Altair Robotics Lab, University of Verona, 37134, Verona, Italy.
ICube, University of Strasbourg, CNRS, 67000, Strasbourg, France.
Int J Comput Assist Radiol Surg. 2023 Sep;18(9):1665-1672. doi: 10.1007/s11548-023-02864-8. Epub 2023 Mar 22.

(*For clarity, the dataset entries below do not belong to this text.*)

From an optimization exercise on the open Yosys and OpenROAD flow, aimed at small area and a short achievable clock period; shortcuts taken in it are not production practice. Where RTL was checked, it was by simulation tests only, not by an equivalence proof against the original. Power is estimated from default activity; no workload was simulated.

==> lagoon: inputs <==
==> flow/design.v <==
module fmt_cvt (
    input  wire        clk,
    input  wire        rst,         
    input  wire        in_valid,
    input  wire        in_op,       
    input  wire [3:0]  in_src,
    input  wire [3:0]  in_dst,      
    input  wire [31:0] in_a,
    input  wire [7:0]  in_b,        
    output reg         out_valid,
    output reg  [31:0] out_data
);
    reg        v0, f32, bf16, fp16, s32, e4m3, e5m2, i8s, o8u, isfl;
    reg        d_int, d_u32, d_bf, d_h;
    reg        isq;
    reg [31:0] a;           
    always @(posedge clk) begin
        if (rst) v0 <= 1'b0;
        else     v0 <= in_valid;
        f32   <= !in_op && !in_src[3] && !in_src[1] && !in_src[0];
        bf16  <= !in_op && !in_src[3] && in_src[0];
        fp16  <= !in_op && !in_src[3] && in_src[1];
        s32   <= !in_op && in_src[3] && !in_src[0];
        e4m3  <= in_op && !in_src[3] && !in_src[2];
        e5m2  <= in_op && !in_src[3] && in_src[2] && !in_src[0];
        i8s   <= in_op && ((!in_src[3] && in_src[2] && in_src[0]) || (in_src[3] && !in_src[0]));
        o8u   <= in_op && in_src[3] && in_src[0];
        isfl  <= in_op ? (!in_src[3] && !(in_src[2] && in_src[0])) : !in_src[3];
        d_int <= !in_op && in_dst[3];
        d_u32 <= !in_op && in_dst[3] && in_dst[0];
        d_bf  <= !in_op && !in_dst[3] && in_dst[0];
        d_h   <= !in_op && !in_dst[3] && in_dst[1];
        isq   <= in_op;
        a     <= {in_op ? in_b : in_a[31:24], in_a[23:0]};
    end
    wire [7:0] xa = isq ? a[31:24] : 8'd0;    
    reg  [7:0]  E;
    reg  [31:0] mmask;
    reg  [31:0] hid;
    reg  [4:0]  w;
    reg  [7:0]  off;
    reg         emax, mzero;
    always @(*) begin
        E = 8'd0; mmask = 32'hffff_ffff; hid = 32'd0; w = 5'd0; off = 8'd0;
        emax = 1'b0; mzero = 1'b0;
        if (f32) begin
            E = a[30:23]; mmask = 32'h007f_ffff; hid = 32'h0080_0000; w = 5'd23; off = 8'd150;
            emax = &a[30:23]; mzero = ~|a[22:0];
        end else if (bf16) begin
            E = a[14:7]; mmask = 32'h7f; hid = 32'h80; w = 5'd7; off = 8'd134;
            emax = &a[14:7]; mzero = ~|a[6:0];
        end else if (fp16) begin
            E = {3'd0, a[14:10]}; mmask = 32'h3ff; hid = 32'h400; w = 5'd10; off = 8'd25;
            emax = &a[14:10]; mzero = ~|a[9:0];
        end else if (e4m3) begin
            E = {4'd0, a[6:3]}; mmask = 32'h7; hid = 32'h8; w = 5'd3; off = 8'd137;
        end else if (e5m2) begin
            E = {3'd0, a[6:2]}; mmask = 32'h3; hid = 32'h4; w = 5'd2; off = 8'd144;
            emax = &a[6:2]; mzero = ~|a[1:0];
        end else if (i8s) begin
            mmask = 32'hff; off = 8'd133;
        end else if (o8u) begin
            mmask = 32'hff; off = 8'd134;
        end
    end
    wire ezero  = (E == 8'd0);
    wire xnan   = (xa == 8'hff);
    wire s_nan  = xnan || (emax && !mzero) || (e4m3 && (a[6:0] == 7'h7f));
    wire s_inf  = !xnan && emax && mzero;
    wire s_sign = (f32 || s32) ? a[31] : (bf16 || fp16) ? a[15] : (e4m3 || e5m2 || i8s) ? a[7] : 1'b0;
    wire        inv_m = !d_int && ((s32 && a[31]) || (i8s && a[7]));
    wire        inv_s = d_int && !d_u32 && isfl && s_sign;
    wire        inv   = inv_m || inv_s;
    wire        ext   = inv_s || (d_int && s32 && a[31]);
    wire [31:0] hidb  = (isfl && !ezero) ? hid : 32'd0;
    wire [31:0] sig   = (((a ^ {32{inv}}) & mmask) | hidb) ^ ({32{inv_s}} & ~mmask);
    wire [31:0] tzin  = (a & mmask) | hidb;
    wire [31:0] lv0 = sig;
    wire [15:0] lv1; wire [7:0] lv2; wire [3:0] lv3; wire [1:0] lv4;
    wire [15:0] lp1; wire [15:0] lp2; wire [11:0] lp3; wire [7:0] lp4; wire [4:0] lp5;
    wire [15:0] tv1; wire [7:0] tv2; wire [3:0] tv3; wire [1:0] tv4;
    wire [15:0] tp1; wire [15:0] tp2; wire [11:0] tp3; wire [7:0] tp4; wire [4:0] tp5;
    genvar q;
    generate
        for (q = 0; q < 16; q = q + 1) begin : g_l1
            assign lv1[q] = sig[2*q+1] | sig[2*q];
            assign lp1[q] = sig[2*q+1];
            assign tv1[q] = tzin[2*q+1] | tzin[2*q];
            assign tp1[q] = !tzin[2*q];
        end
        for (q = 0; q < 8; q = q + 1) begin : g_l2
            assign lv2[q] = lv1[2*q+1] | lv1[2*q];
            assign lp2[2*q+1:2*q] = lv1[2*q+1] ? {1'b1, lp1[2*q+1]} : {1'b0, lp1[2*q]};
            assign tv2[q] = tv1[2*q+1] | tv1[2*q];
            assign tp2[2*q+1:2*q] = tv1[2*q] ? {1'b0, tp1[2*q]} : {1'b1, tp1[2*q+1]};
        end
        for (q = 0; q < 4; q = q + 1) begin : g_l3
            assign lv3[q] = lv2[2*q+1] | lv2[2*q];
            assign lp3[3*q+2:3*q] = lv2[2*q+1] ? {1'b1, lp2[4*q+3:4*q+2]} : {1'b0, lp2[4*q+1:4*q]};
            assign tv3[q] = tv2[2*q+1] | tv2[2*q];
            assign tp3[3*q+2:3*q] = tv2[2*q] ? {1'b0, tp2[4*q+1:4*q]} : {1'b1, tp2[4*q+3:4*q+2]};
        end
        for (q = 0; q < 2; q = q + 1) begin : g_l4
            assign lv4[q] = lv3[2*q+1] | lv3[2*q];
            assign lp4[4*q+3:4*q] = lv3[2*q+1] ? {1'b1, lp3[6*q+5:6*q+3]} : {1'b0, lp3[6*q+2:6*q]};
            assign tv4[q] = tv3[2*q+1] | tv3[2*q];
            assign tp4[4*q+3:4*q] = tv3[2*q] ? {1'b0, tp3[6*q+2:6*q]} : {1'b1, tp3[6*q+5:6*q+3]};
        end
    endgenerate
    assign lp5 = lv4[1] ? {1'b1, lp4[7:4]} : {1'b0, lp4[3:0]};
    assign tp5 = tv4[0] ? {1'b0, tp4[3:0]} : {1'b1, tp4[7:4]};
    wire       lzv = lv4[1] | lv4[0];
    wire [5:0] tz  = (tv4[1] | tv4[0]) ? {1'b0, tp5} : 6'd32;
    wire s_zero = !lzv && !inv;
    wire [7:0]  eeff = {E[7:1], E[0] | (isfl && ezero)};
    wire [5:0]  c1   = d_bf ? 6'd24 : d_h ? 6'd21 : 6'd8;            
    reg [9:0] ku;
    always @(*) begin
        ku = d_int ? 10'd33 : d_bf ? 10'd924 : d_h ? 10'd9 : 10'd908;    
        if (f32) ku = d_int ? 10'd183 : d_bf ? 10'd50 : d_h ? 10'd159 : 10'd34;
        if (bf16) ku = d_int ? 10'd167 : d_bf ? 10'd34 : d_h ? 10'd143 : 10'd18;
        if (fp16) ku = d_int ? 10'd58 : d_bf ? 10'd949 : d_h ? 10'd34 : 10'd933;
        if (e4m3) ku = d_int ? 10'd170 : d_bf ? 10'd37 : d_h ? 10'd146 : 10'd21;
        if (e5m2) ku = d_int ? 10'd177 : d_bf ? 10'd44 : d_h ? 10'd153 : 10'd28;
        if (i8s) ku = d_int ? 10'd166 : d_bf ? 10'd33 : d_h ? 10'd142 : 10'd17;
        if (o8u) ku = d_int ? 10'd167 : d_bf ? 10'd34 : d_h ? 10'd143 : 10'd18;
    end
    wire [9:0]  o1   = {2'b11, ~xa};
    wire [9:0]  o2   = {2'b11, ~eeff};
    wire [9:0]  us_s = o1 ^ o2 ^ ku;
    wire [9:0]  us_c = {(o1[8:0] & o2[8:0]) | (o1[8:0] & ku[8:0]) | (o2[8:0] & ku[8:0]), 1'b0};
    wire [9:0]  us   = us_s + us_c;
    wire [5:0]  un   = lzv ? c1 + {1'b0, lp5} : c1 - 6'd1;
    wire        big  = d_int && (f32 || bf16) && (E >= 8'd159);
    wire        sp_inf = s_inf || big;
    reg        v1, z1, sn1, si1, sg1, iv1, ex1, di1, du1, db1, dh1;
    reg [31:0] sig1;
    reg [9:0]  us1;
    reg [5:0]  un1;
    reg [5:0]  tz1;
    always @(posedge clk) begin
        if (rst) v1 <= 1'b0;
        else     v1 <= v0;
        sig1 <= sig;
        us1  <= us;
        un1  <= un;
        tz1  <= tz;
        z1   <= s_zero || d_int;
        sn1  <= s_nan;
        si1  <= sp_inf;
        sg1  <= s_sign;
        iv1  <= inv;
        ex1  <= ext;
        di1  <= d_int;
        du1  <= d_u32;
        db1  <= d_bf;
        dh1  <= d_h;
    end
    wire        n1  = !z1 && (us1[9] || (!(|us1[8:6]) && (un1 >= us1[5:0])));
    wire [5:0]  usc = us1[9] ? 6'd0 : (|us1[8:6]) ? 6'd63 : us1[5:0];
    wire [5:0]  u   = n1 ? un1 : usc;
    wire [9:0]  E1  = {4'd0, un1} - us1 + 10'd1;
    wire        fovf = n1 && (E1 >= (dh1 ? 10'd31 : 10'd255));
    wire [95:0] Y   = {{32{ex1}}, sig1, {32{iv1}}};
    wire [95:0] Zf  = Y >> u;
    wire [32:0] Z   = Zf[32:0];
    wire [31:0] R   = Z[32:1];
    wire        g   = Z[0];
    wire        kneg = !u[5] || (tz1 > {1'b0, u[4:0]});
    wire        kzer = u[5] && (tz1 == {1'b0, u[4:0]});
    wire        inc = kneg ? iv1 : kzer ? R[0] : g;
    wire        d16 = db1 || dh1;
    wire        spc = sn1 || si1 || fovf || (du1 && sg1);
    reg  [32:0] W;
    always @(*) begin
        if (di1) begin
            if (sn1 || (du1 && sg1))  W = 33'd0;
            else if (si1)             W = du1 ? 33'h0_ffff_ffff : sg1 ? 33'h1_8000_0000 : 33'h0_7fff_ffff;
            else                      W = {ex1, R};
        end else if (sn1) begin
            W = db1 ? 33'h7fc0 : dh1 ? 33'h7e00 : 33'h7fc0_0000;
        end else if (si1 || fovf) begin
            W = db1 ? 33'h7f80 : dh1 ? 33'h7c00 : 33'h7f80_0000;
        end else if (n1) begin
            if (db1)      W = {18'd0, E1[7:0], R[6:0]};
            else if (dh1) W = {18'd0, E1[4:0], R[9:0]};
            else          W = {2'd0, E1[7:0], R[22:0]};
        end else begin
            W = {1'b0, R};
        end
    end
    reg        v2, i2, sg2, di2, du2, d162;
    reg [32:0] w2;
    always @(posedge clk) begin
        if (rst) v2 <= 1'b0;
        else     v2 <= v1;
        w2   <= W;
        i2   <= inc && !spc;
        sg2  <= sg1 && !sn1;
        di2  <= di1;
        du2  <= du1;
        d162 <= d16;
    end
    wire [32:0] cy;
    wire [8:0]  gc;
    assign gc[0] = i2;
    genvar k;
    generate
        for (k = 0; k < 8; k = k + 1) begin : g_grp
            assign gc[k+1] = gc[k] & (&w2[4*k+3:4*k]);
        end
        for (k = 0; k < 33; k = k + 1) begin : g_bit
            if (k % 4 == 0) begin : g_f
                assign cy[k] = gc[k/4];
            end else begin : g_r
                assign cy[k] = gc[k/4] & (&w2[k-1:(k/4)*4]);
            end
        end
    endgenerate
    wire [32:0] X = w2 ^ cy;
    wire        iovf = du2 ? X[32] : (X[32] != X[31]);
    reg  [31:0] result;
    always @(*) begin
        if (di2)
            result = !iovf ? X[31:0] : du2 ? 32'hffff_ffff : sg2 ? 32'h8000_0000 : 32'h7fff_ffff;
        else if (d162)
            result = {16'd0, sg2, X[14:0]};
        else
            result = {sg2, X[30:0]};
    end
    always @(posedge clk) begin
        if (rst) out_valid <= 1'b0;
        else     out_valid <= v2;
        out_data <= result;
    end
endmodule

Automatic recognition of surgical activities from intraoperative surgical videos is crucial for developing intelligent support systems for computer-assisted interventions. Current state-of-the-art recognition methods are based on deep learning where data augmentation has shown the potential to improve the generalization of these methods. This has spurred work on automated and simplified augmentation strategies for image classification and object detection on datasets of still images. Extending such augmentation methods to videos is not straightforward, as the temporal dimension needs to be considered. Furthermore, surgical videos pose additional challenges as they are composed of multiple, interconnected, and long-duration activities.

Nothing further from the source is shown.